However, the American Civil War had a severe effect on English trade and, in particular, the textile industry. Joseph Gledhill & Son was just one of many firms which became bankrupt at this time, and the younger Joseph decided to go to America, seeing no prospect of improvement in England.
Joseph landed in America on Christmas Day 1863, and worked as a book keeper in New York for several months before becoming a wool sorter at Terry's Mill, near Plymouth, Connecticut. Here he met Elizabeth Leigh, a young lady from Hyde whose family of Lancashire textile workers overtaken by similar trade misfortunes in the cotton mills there, had also sought work in America.
Joseph and Elizabeth married in Plymouth in 1865; their first two children were born in Connecticut, Alfred Ernest in February 1867 at Meriden and Amy Maria in December 1868 at Beacon Falls.
Joseph only saw his parents once more. In 1867 his nineteen-year-old brother died in Bradford and as his mother's health was failing he, Elizabeth and three-month-old Alfred sailed back for a four-month visit, working in Bradford to help pay the expenses of the trip. His mother Maria died the following spring and his father Joseph some four months later while on business in Glasgow.
About 1869-70 the New Haven Company was formed in Connecticut to promote the formation of a colony in the west. Joseph became interested, realising that outdoor work would be better for his health.
In March 1871 about sixty five men set out from New York, including Joseph and his youngest brother, Arthur Thomas, who had joined him shortly after the death of their parents.

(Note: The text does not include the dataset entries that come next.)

==> config.mk <==
export PLATFORM = sky130hd
export DESIGN_NAME = bie_ctrl
export DESIGN_NICKNAME = d
export VERILOG_FILES = /design/src/bie_pkg.sv /design/src/bie_ctrl.sv
export SDC_FILE = /design/constraint.sdc
export NUM_CORES = 1
export LEC_CHECK = 0
export ABC_AREA = 1
export BUFFER_PORTS_ARGS = -buffer_cell sky130_fd_sc_hd__buf_2
export CAP_MARGIN = 20
export CORE_MARGIN = 10
export CORE_UTILIZATION = 24
export DETAILED_ROUTE_END_ITERATION = 16
export PLACE_DENSITY = 0.43
export SLEW_MARGIN = 0
export SYNTH_ARGS = -nofsm -noshare
export SYNTH_HDL_FRONTEND = slang
export SYNTH_SLANG_ARGS = --single-unit
==> constraint.sdc <==
create_clock -name clk_i -period 3.5 [get_ports clk_i]
set_clock_uncertainty 0.15 [all_clocks]
set_input_delay 0.525 -clock clk_i [delete_from_list [all_inputs] [get_ports clk_i]]
set_output_delay 0.525 -clock clk_i [all_outputs]
set_load 0.01 [all_outputs]
==> src/bie_pkg.sv <==
// ----------------------------------------------------------------------------
// bie_pkg
// Shared types and constants of the bitmap index engine.
// ----------------------------------------------------------------------------
package bie_pkg;

  localparam int unsigned MAX_ROWS_DEF = 4096;
  localparam int unsigned MAX_CARD_DEF = 32;

  typedef enum logic [2:0] {
    OP_APPEND = 3'd0,
    OP_UPDATE = 3'd1,
    OP_REMOVE = 3'd2,
    OP_COUNT  = 3'd3,
    OP_LOOKUP = 3'd4
  } op_e;

  typedef enum logic [1:0] {
    ST_OK        = 2'd0,
    ST_NOT_FOUND = 2'd1,
    ST_FULL      = 2'd2,
    ST_INVALID   = 2'd3
  } status_e;

  typedef enum logic [1:0] {
    BOP_SET = 2'd0,
    BOP_CLR = 2'd1,
    BOP_TOG = 2'd2
  } bop_e;

  typedef struct packed {
    logic [2:0]  opcode;
    logic [11:0] row_id;
    logic [4:0]  value;
  } in_item_t;

  typedef struct packed {
    logic [1:0]  status;
    logic [4:0]  found_value;
    logic [12:0] bit_count;
  } out_item_t;

  // controller -> datapath
  typedef struct packed {
    logic rd;
    logic wr;
    logic zero;
    bop_e bop;
    logic acc_clr;
    logic acc_en;
    logic rc_inc;
  } dp_cmd_t;

  // datapath -> controller
  typedef struct packed {
    logic cur_bit;
    logic rc_full;
  } dp_stat_t;

endpackage

==> src/bie_ctrl.sv <==
// ----------------------------------------------------------------------------
// bie_ctrl
// Sequencer: clearing pass, operation decode, bitmap scan, RMW loop, count.
// ----------------------------------------------------------------------------
module bie_ctrl #(
  parameter  int unsigned MAX_ROWS        = bie_pkg::MAX_ROWS_DEF,
  parameter  int unsigned MAX_CARDINALITY = bie_pkg::MAX_CARD_DEF,
  localparam int unsigned WORDS           = (MAX_ROWS + 63) / 64,
  localparam int unsigned WORD_W          = (WORDS > 1) ? $clog2(WORDS) : 1,
  localparam int unsigned MAP_W           = $clog2(MAX_CARDINALITY),
  localparam int unsigned ADDR_W          = MAP_W + WORD_W,
  localparam int unsigned RC_W            = $clog2(MAX_ROWS + 1)
) (
  input  logic                clk_i,
  input  logic                rst_ni,
  input  logic                in_valid_i,
  output logic                in_stall_o,
  input  bie_pkg::in_item_t   in_item_i,
  input  logic                mode_i,
  input  logic [5:0]          card_i,
  input  logic                out_free_i,
  output logic                res_valid_o,
  output bie_pkg::out_item_t  res_o,
  output bie_pkg::dp_cmd_t    cmd_o,
  output logic [ADDR_W-1:0]   addr_o,
  output logic [5:0]          bitpos_o,
  input  bie_pkg::dp_stat_t   stat_i,
  input  logic [RC_W-1:0]     row_count_i,
  input  logic [RC_W-1:0]     acc_i
);

  localparam int unsigned WCNT_W = $clog2(WORDS + 1);
  localparam int unsigned CNT_W  = MAP_W + 1;
  localparam int unsigned CC_W   = (CNT_W > 6) ? CNT_W : 6;
  localparam int unsigned VC_W   = (CNT_W > 5) ? CNT_W : 5;
  localparam int unsigned RCMP_W = (RC_W > 12) ? RC_W : 12;
  localparam int unsigned ROWI_W = $clog2(MAX_ROWS);

  typedef enum logic [2:0] {
    S_CLEAR, S_IDLE, S_SCAN_RD, S_SCAN_CHK, S_RD, S_WR, S_CNT, S_DONE
  } state_e;

  state_e              state_q;
  logic [ADDR_W-1:0]   clr_q;
  logic [2:0]          op_q;
  logic [CNT_W-1:0]    val_q;
  logic [ROWI_W-1:0]   trow_q;
  logic [CNT_W-1:0]    m_q;
  logic [CNT_W-1:0]    hi_q;
  bie_pkg::bop_e       bop_q;
  logic                pend_q;
  logic [WCNT_W-1:0]   w_q;
  logic                cvld_q;
  bie_pkg::status_e    res_status_q;
  logic [4:0]          res_found_q;
  logic                res_cnt_q;

  logic [CC_W-1:0]     card_ext;
  logic [CNT_W-1:0]    card_eff;
  logic [CNT_W-1:0]    n_maps;
  logic [CNT_W-1:0]    val_c;
  logic                val_inv;
  logic                cnt_inv;
  logic                absent;
  logic                accept;
  logic [WORD_W-1:0]   row_word;

  // clamp the cardinality register into 2..MAX_CARDINALITY
  assign card_ext = CC_W'(card_i);
  always_comb begin
    if (card_ext < CC_W'(2)) begin
      card_eff = CNT_W'(2);
    end else if (card_ext > CC_W'(MAX_CARDINALITY)) begin
      card_eff = CNT_W'(MAX_CARDINALITY);
    end else begin
      card_eff = CNT_W'(card_ext);
    end
  end

  assign n_maps   = mode_i ? (card_eff - CNT_W'(1)) : card_eff;
  assign val_c    = CNT_W'(in_item_i.value);
  assign val_inv  = VC_W'(in_item_i.value) >= VC_W'(card_eff);
  assign cnt_inv  = VC_W'(in_item_i.value) >= VC_W'(n_maps);
  assign absent   = RCMP_W'(in_item_i.row_id) >= RCMP_W'(row_count_i);
  assign accept   = (state_q == S_IDLE) && in_valid_i;
  assign row_word = WORD_W'(trow_q >> 6);
  assign bitpos_o = trow_q[5:0];

  // datapath commands
  always_comb begin
    cmd_o         = '0;
    cmd_o.bop     = bop_q;
    addr_o        = {m_q[MAP_W-1:0], row_word};
    unique case (state_q)
      S_CLEAR: begin
        cmd_o.wr   = 1'b1;
        cmd_o.zero = 1'b1;
        addr_o     = clr_q;
      end
      S_IDLE: begin
        cmd_o.acc_clr = accept;
        cmd_o.rc_inc  = accept && (in_item_i.opcode == bie_pkg::OP_APPEND) &&
                        !val_inv && !stat_i.rc_full;
      end
      S_SCAN_RD: cmd_o.rd = (m_q != n_maps);
      S_RD:      cmd_o.rd = (m_q != hi_q);
      S_WR:      cmd_o.wr = 1'b1;
      S_CNT: begin
        cmd_o.rd     = (w_q != WCNT_W'(WORDS));
        cmd_o.acc_en = cvld_q;
        addr_o       = {val_q[MAP_W-1:0], WORD_W'(w_q)};
      end
      default: ;
    endcase
  end

  always_ff @(posedge clk_i or negedge rst_ni) begin
    if (!rst_ni) begin
      state_q      <= S_CLEAR;
      clr_q        <= '0;
      op_q         <= '0;
      val_q        <= '0;
      trow_q       <= '0;
      m_q          <= '0;
      hi_q         <= '0;
      bop_q        <= bie_pkg::BOP_SET;
      pend_q       <= 1'b0;
      w_q          <= '0;
      cvld_q       <= 1'b0;
      res_status_q <= bie_pkg::ST_OK;
      res_found_q  <= '0;
      res_cnt_q    <= 1'b0;
    end else begin
      unique case (state_q)
        S_CLEAR: begin
          clr_q <= clr_q + ADDR_W'(1);
          if (&clr_q) begin
            state_q <= S_IDLE;
          end
        end
        S_IDLE: begin
          if (in_valid_i) begin
            op_q         <= in_item_i.opcode;
            val_q        <= val_c;
            trow_q       <= ROWI_W'(in_item_i.row_id);
            res_status_q <= bie_pkg::ST_OK;
            res_found_q  <= '0;
            res_cnt_q    <= 1'b0;
            pend_q       <= 1'b0;
            m_q          <= '0;
            unique case (in_item_i.opcode)
              bie_pkg::OP_APPEND: begin
                if (val_inv) begin
                  res_status_q <= bie_pkg::ST_INVALID;
                  state_q      <= S_DONE;
                end else if (stat_i.rc_full) begin
                  res_status_q <= bie_pkg::ST_FULL;
                  state_q      <= S_DONE;
                end else begin
                  trow_q  <= ROWI_W'(row_count_i);
                  m_q     <= val_c;
                  hi_q    <= mode_i ? n_maps : (val_c + CNT_W'(1));
                  bop_q   <= bie_pkg::BOP_SET;
                  state_q <= S_RD;
                end
              end
              bie_pkg::OP_UPDATE: begin
                if (val_inv) begin
                  res_status_q <= bie_pkg::ST_INVALID;
                  state_q      <= S_DONE;
                end else if (absent) begin
                  res_status_q <= bie_pkg::ST_NOT_FOUND;
                  state_q      <= S_DONE;
                end else begin
                  state_q <= S_SCAN_RD;
                end
              end
              bie_pkg::OP_REMOVE, bie_pkg::OP_LOOKUP: begin
                if (absent) begin
                  res_status_q <= bie_pkg::ST_NOT_FOUND;
                  state_q      <= S_DONE;
                end else begin
                  state_q <= S_SCAN_RD;
                end
              end
              bie_pkg::OP_COUNT: begin
                if (cnt_inv) begin
                  res_status_q <= bie_pkg::ST_INVALID;
                  state_q      <= S_DONE;
                end else begin
                  w_q       <= '0;
                  cvld_q    <= 1'b0;
                  res_cnt_q <= 1'b1;
                  state_q   <= S_CNT;
                end
              end
              default: begin
                res_status_q <= bie_pkg::ST_INVALID;
                state_q      <= S_DONE;
              end
            endcase
          end
        end
        S_SCAN_RD: begin
          if (m_q == n_maps) begin
            res_status_q <= bie_pkg::ST_NOT_FOUND;
            state_q      <= S_DONE;
          end else begin
            state_q <= S_SCAN_CHK;
          end
        end
        S_SCAN_CHK: begin
          if (stat_i.cur_bit) begin
            unique case (op_q)
              bie_pkg::OP_LOOKUP: begin
                res_found_q <= 5'(m_q);
                state_q     <= S_DONE;
              end
              bie_pkg::OP_REMOVE: begin
                hi_q    <= mode_i ? n_maps : (m_q + CNT_W'(1));
                bop_q   <= bie_pkg::BOP_CLR;
                state_q <= S_RD;
              end
              bie_pkg::OP_UPDATE: begin
                if (m_q == val_q) begin
                  res_status_q <= bie_pkg::ST_NOT_FOUND;
                  state_q      <= S_DONE;
                end else if (!mode_i) begin
                  // clear the old bitmap, then set the new one
                  hi_q    <= m_q + CNT_W'(1);
                  bop_q   <= bie_pkg::BOP_CLR;
                  pend_q  <= 1'b1;
                  state_q <= S_RD;
                end else begin
                  // flip the bitmaps between old and new value
                  if (m_q < val_q) begin
                    hi_q <= val_q;
                  end else begin
                    m_q  <= val_q;
                    hi_q <= m_q;
                  end
                  bop_q   <= bie_pkg::BOP_TOG;
                  state_q <= S_RD;
                end
              end
              default: state_q <= S_DONE;
            endcase
          end else begin
            m_q     <= m_q + CNT_W'(1);
            state_q <= S_SCAN_RD;
          end
        end
        S_RD: begin
          if (m_q == hi_q) begin
            if (pend_q) begin
              pend_q <= 1'b0;
              m_q    <= val_q;
              hi_q   <= val_q + CNT_W'(1);
              bop_q  <= bie_pkg::BOP_SET;
            end else begin
              state_q <= S_DONE;
            end
          end else begin
            state_q <= S_WR;
          end
        end
        S_WR: begin
          m_q     <= m_q + CNT_W'(1);
          state_q <= S_RD;
        end
        S_CNT: begin
          cvld_q <= (w_q != WCNT_W'(WORDS));
          if (w_q != WCNT_W'(WORDS)) begin
            w_q <= w_q + WCNT_W'(1);
          end else if (!cvld_q) begin
            state_q <= S_DONE;
          end
        end
        S_DONE: begin
          if (out_free_i) begin
            state_q <= S_IDLE;
          end
        end
        default: state_q <= S_IDLE;
      endcase
    end
  end

  assign in_stall_o        = (state_q != S_IDLE);
  assign res_valid_o       = (state_q == S_DONE);
  assign res_o.status      = res_status_q;
  assign res_o.found_value = res_found_q;
  assign res_o.bit_count   = res_cnt_q ? 13'(acc_i) : 13'd0;

endmodule

==> metrics, run 1 <==
vias in the first global route 5629; port buffer count 105; die height 170 um; Worst Reg-to-Reg Cells 11; fraction of the cycle the final worst path needs 0.917; status finished, final reports clean; Post-Syn Instances 792; final hold violation count 0; Clock Tree Buf Depth 2; placed instance area 6220 um^2; final setup fails 0; Avg WL per Cell 16.4 um; Static Leak 0.00343 uW; critical path class in -> out; Clock Power Share 0.191; worst reg2reg startpoint val_q[3]; post-synthesis cell area 5400 um^2; EDFF count, synth 0; switch share 0.481; RSZ-0062 raised after global routing no; global-route wire length before repair 30.9 mm; antenna-violating nets left 0; grt ovf 0; setup TNS 0 ns; Post-synth ARST share 1.00; CTS Buf Count 9; crit path DAT 2.53 ns; post-route minimum period 3.21 ns; FMAX 0.312 GHz; Distinct cells, synth 44; Sink Count 65; Syn Nets 884; Yosys top cell by area dfrtp_1; # hold bufs at CTS 0; clock slew at reported path FFs 0.06 ns; Die Footprint 28900 um^2; P_sw 2340 uW; R2R Setup Slk 0.80 ns; pwr dens 746 nW/um^2; Setup WS post-layout 0.290 ns; max-cap viol count 0; ANT cells 0; final core utilization 0.297; layout cells sized above 1 0.197; GP Congestion 0.828; Area Growth Syn to Fin 20.9%; Seq cells post-synth 65; Vias/cell 4.58; CP Launch Type input port; worst vdd ir 0.000297 V; starting density of the core 0.246; sequential-to-total area share from yosys stat 0.301; row cnt 54; cell area after layout 6530 um^2; max-slew violation count 0; Vias 5392; Fillers 2460; commonest register cell after synthesis dfrtp_1; Int Pwr 2530 uW; count leader, synth nand2_1; DP HPWL 15.5 mm; Core Box Area 22000 um^2; H-tree levels 3; Logic pwr share 0.546; final WL 19.3 mm; worst-path maximum fanout 12; DRC Markers 0; FF-to-FF End m_q[0]; initial antenna violation count 1; die width 170 um; CTS tree built; synth top area cells dfrtp_1, nand2_1, inv_1; Nets 985; setup bufs post-CTS 0; CP required 2.82 ns; largest net degree at the start of global routing 31; post-cts resize count 0; dpl ws 0.0815 ns; io pins 106; Initial DRC Count 357; GRT Overall Usage 0.135; Ys Warns 0; clk root buf clkbuf_16; sequential fraction of design power 0.263; synth cell count leaders nand2_1, inv_1, dfrtp_1, o21ai_0, nand3_1; TritonRoute pass-1 iters 5; Synth Area per Inst 6.82 um^2; Setup crit end kind output pin; top-area cell type share of the netlist area 0.301; insertion delay to the later sink of the worst-skew pair 0.34 ns; min-delay worst type in -> async; Slew HR 0.576; Worst Max-Slew Pin Slew 0.632 ns
layout by cell type (no fill, tap or decap), types with 4 or more instances in the layout:
master / instances
clkbuf_16: 9
nand2_2: 9
o21ai_2: 11
inv_1: 121
o22ai_1: 7
nor3_1: 13
o21ai_0: 64
nor2_1: 57
nor2_2: 7
ha_1: 33
nor4_1: 4
xor2_1: 21
nand4_1: 10
o221ai_1: 10
o211ai_1: 9
nand2_1: 191
buf_2: 105
nand3_1: 60
a21oi_1: 23
dfrtp_1: 65
o21ai_1: 9
buf_4: 16
power by group through the flow:
stage / clock network [uW] / registers [uW] / logic [uW]
floorplan: 0 / 1230 / 1810
global placement: 0 / 1300 / 2700
detailed placement: 0 / 1290 / 2690
CTS: 949 / 1280 / 2700
global route: 977 / 1330 / 3040
finish: 929 / 1280 / 2660
worst max path at each step:
stage,from,endpoint,slack [ns],cells past startpoint
6_report,card_i[2],cmd_o[0],0.29,13
5_1_grt,card_i[2],cmd_o[7],0.01,19
3_3_place_gp,card_i[1],w_q[5],0.16,22
4_1_cts,card_i[1],cmd_o[7],0.25,19
2_1_floorplan,card_i[1],w_q[4],0.54,22
3_5_place_dp,card_i[1],w_q[4],0.08,22
layout make-up:
cell class / instances / area (um^2) / area share
repair buffers: 122 / 666 / 0.102
multi-input cells: 570 / 3120 / 0.478
well taps: 280 / 350 / 0.0537
clock inverters: 3 / 40.0 / 0.00613
flip-flops and latches: 65 / 1630 / 0.249
clock buffers: 12 / 256 / 0.0393
inverters: 125 / 469 / 0.0719
cell families after synthesis:
logic type / Yosys count / synth area share
buffers and inverters: 157 / 0.122
and+or+nand+nor: 368 / 0.301
xor gates and xnor gates: 23 / 0.0373
adders and majority gates: 33 / 0.0765
DFF: 65 / 0.301
AOI/OAI and AO/OA: 146 / 0.162
routing by layer:
metal / wire length (um) / vias up / global-route usage / part of all wire
li1: - / 2785 / - / -
met1: 9010 / 2429 / 0.172 / 0.47
met2: 8690 / 157 / 0.218 / 0.45
met5: 13 / - / 0 / 0.00067
met3: 1320 / 19 / 0.0412 / 0.068
met4: 236 / 2 / 0.0324 / 0.012
stage by stage:
stage | total power (uW) | instances | hold WS [ns]
2_1_floorplan | 3040 | 792 | 0.0794
3_3_place_gp | 3990 | 1162 | 0.309
3_5_place_dp | 3980 | 1162 | 0.311
4_1_cts | 4940 | 1177 | 0.0331
5_1_grt | 5340 | 1177 | 0.0517
6_report | 4870 | 1177 | 0.00733
critical path, stage by stage:
cell and delay, ns:
buf_2 0.12, nor2_2 0.15, nand3_1 0.10, nand2_2 0.09, nand2_1 0.15, ha_1 0.33
a21o_1 0.16, a22oi_1 0.14, nand3_1 0.15, nor2_2 0.14, nand2_2 0.19, nor2_1 0.13
buf_2 0.14
state kept, by name, indices dropped and copies added (netlist names):
| signal | cells |
|---|---|
| op_q | 3 |
| bop_q | 2 |
| pend_q | 1 |
| hi_q | 6 |
| val_q | 5 |
| res_found_q | 5 |
| clr_q | 11 |
| res_status_q | 2 |
| trow_q | 12 |
| w_q | 7 |
| cvld_q | 1 |
| state_q | 3 |
| res_cnt_q | 1 |
| m_q | 6 |
Note: power is estimated with default switching activity, not from simulation.
==> run 2, diff against run 1 <==
Settings changed: CORE_MARGIN 10 to not set.
==> metrics, run 2 (synthesis gave the netlist of run 1 again) <==
max-slew violation count 0; Static Leak 0.00343 uW; worst vdd ir 0.000259 V; crit path DAT 2.58 ns; max-cap viol count 0; top flop regs trow_q: 12 flops, clr_q: 11 flops, w_q: 7 flops; Final Non-Filler Cells 1180; insertion delay to the later sink of the worst-skew pair 0.34 ns; io pins 106; failing checks design-rule violations; worst reg2reg startpoint m_q[1]; critical path's largest stage delay 0.34 ns; Vias 5467; DP HPWL 14.5 mm; critical-path cell list buf_2, nor2_1, nand3_1, nand2_2, nand2_1, ha_1, a21o_1, a22oi_1, nand3_1, nor2_2, nand2_2, nor2_1, buf_2; Die Footprint 23100 um^2; Fillers 2425; antenna-violating nets left 0; Worst Reg-to-Reg Cells 13; Clock Tree Buf Depth 2; Setup crit end kind output pin; CTS Buf Count 9; setup bufs post-CTS 0; fraction of the cycle the final worst path needs 0.929; Sink Count 65; sink of the worst hold path op_q[2]; hold_ws 0.294 ns; critical path class in -> out; Hold Crit Start in_item_i[19]; max reg flops 12; H-tree levels 3; Vias/cell 4.63; layout cells sized above 1 0.198; starting density of the core 0.246; DRC Markers 6; final hold violation count 0; TritonRoute pass-1 iters 11; Area Growth Syn to Fin 21.2%; GP Congestion 0.869; Initial DRC Count 335; worst-path maximum fanout 12; Top reg by flops trow_q; pwr dens 744 nW/um^2; die width 152 um; min-delay worst type in -> reg; largest net degree at the start of global routing 31; Slowest-stage cell, CP ha_1; clk root buf clkbuf_16; GRT Overall Usage 0.161; CP required 2.82 ns; Nets 987; post-route minimum period 3.25 ns; CTS tree built; commonest non-fill, non-tap cell in the layout nand2_1; Worst Max-Slew Pin Slew 0.619 ns; initial antenna violation count 0; Hold Path Depth 3; CP Launch Type input port; clock slew at reported path FFs 0.06 ns; commonest non-fill, non-tap cells in the layout nand2_1, inv_1, buf_2; Avg WL per Cell 15.4 um; grt ovf 0; FF-to-FF End hi_q[4]; vias in the first global route 5132; row cnt 54; final setup fails 0; ANT cells 0; Placed Cells 1163; port buffer count 105; Core Box Area 22000 um^2; R2R Setup Slk 0.78 ns; die height 152 um; RSZ-0062 raised after global routing no; status complete, but fails checks; Slew HR 0.584; final WL 18.2 mm; setup TNS 0 ns; global-route wire length before repair 28.9 mm; FMAX 0.308 GHz
## run 2: changes by cell type in the layout (fill, tap and decap cells not counted), sizes merged
cell	change
clkbuf	-1
clkinvlp	+2
dlygate4sd3	+1
buf	+1
## run 2: worst max-delay path: cells and delay by family
kind / cells / cell delay (ns)
buffers and inverters: 2 / 0.24
AOI/OAI and AO/OA: 2 / 0.28
adders and majority gates: 1 / 0.34
and+or+nand+nor: 8 / 1.18
## run 2: area by class of cell
cell class / instances / area, um^2 / area share
sequential: 65 / 1630 / 0.249
multi-input combinational: 570 / 3120 / 0.476
timing repair buffer: 124 / 683 / 0.104
tap: 280 / 350 / 0.0535
clock buffer: 11 / 243 / 0.0371
inverter: 125 / 469 / 0.0717
clock inverter: 5 / 55.1 / 0.00841
## run 2: per-stage QoR
| stage | utilization | total power (uW) | setup WS (ns) | area (um^2) |
|---|---|---|---|---|
| 2_1_floorplan | - | 3040 | 0.538 | 5400 |
| 3_3_place_gp | 0.284 | 3990 | 0.148 | 6230 |
| 3_5_place_dp | 0.284 | 3970 | 0.107 | 6230 |
| 4_1_cts | 0.298 | 4920 | 0.268 | 6540 |
| 5_1_grt | 0.298 | 5290 | 0.0195 | 6540 |
| 6_report | 0.298 | 4870 | 0.249 | 6540 |
## run 2: worst max-delay path by stage
stage,start,to,slack (ns),cells after the start
2_1_floorplan,card_i[1],w_q[4],0.54,22
3_3_place_gp,card_i[1],w_q[4],0.15,22
3_5_place_dp,card_i[1],w_q[5],0.11,22
4_1_cts,card_i[1],cmd_o[7],0.27,19
5_1_grt,card_i[1],cmd_o[7],0.02,21
6_report,card_i[1],cmd_o[0],0.25,13
## run 2: layer usage
layer	global-route usage	up-vias	part of all wire
met4	0.0408	0	0.015
met5	0	-	0
met2	0.264	171	0.46
li1	-	2789	-
met3	0.0354	25	0.056
met1	0.215	2482	0.47
## run 2: repair_timing
action	4_1_cts	5_1_grt
resized for setup	0	1
hold buffers	1	0
endpoints found under the hold margin	15	0
endpoints found under the setup margin	0	1
## run 2: where the power goes
group / internal, uW / total, uW / switching, uW
Combinational: 912 / 2660 / 1750
Sequential: 1040 / 1280 / 247
Clock: 568 / 927 / 358
Total: 2520 / 4870 / 2350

Most of the enthusiastic band were factory workers or former soldiers with little or no knowledge of farming or stock handling and a number of them later decided that this new life was not for them and either returned to Connecticut or settled near Minneapolis. The few who persisted eventually settled at Twelve Mile Creek in Smith County, Kansas.
Alfred gives an interesting account of his father's early days there, and of the struggle to gain experience, build dugouts and, later, log houses in which to live, and to 'break out' a few acres of land for crops. Prairie fires, some started by Indians, blizzards, storms and floods, droughts, plagues of grasshoppers all made their lives difficult and left little time for leisure pursuits or relaxation, but they persevered until they had made a reasonable settlement and those who were married could look forward to their families joining them.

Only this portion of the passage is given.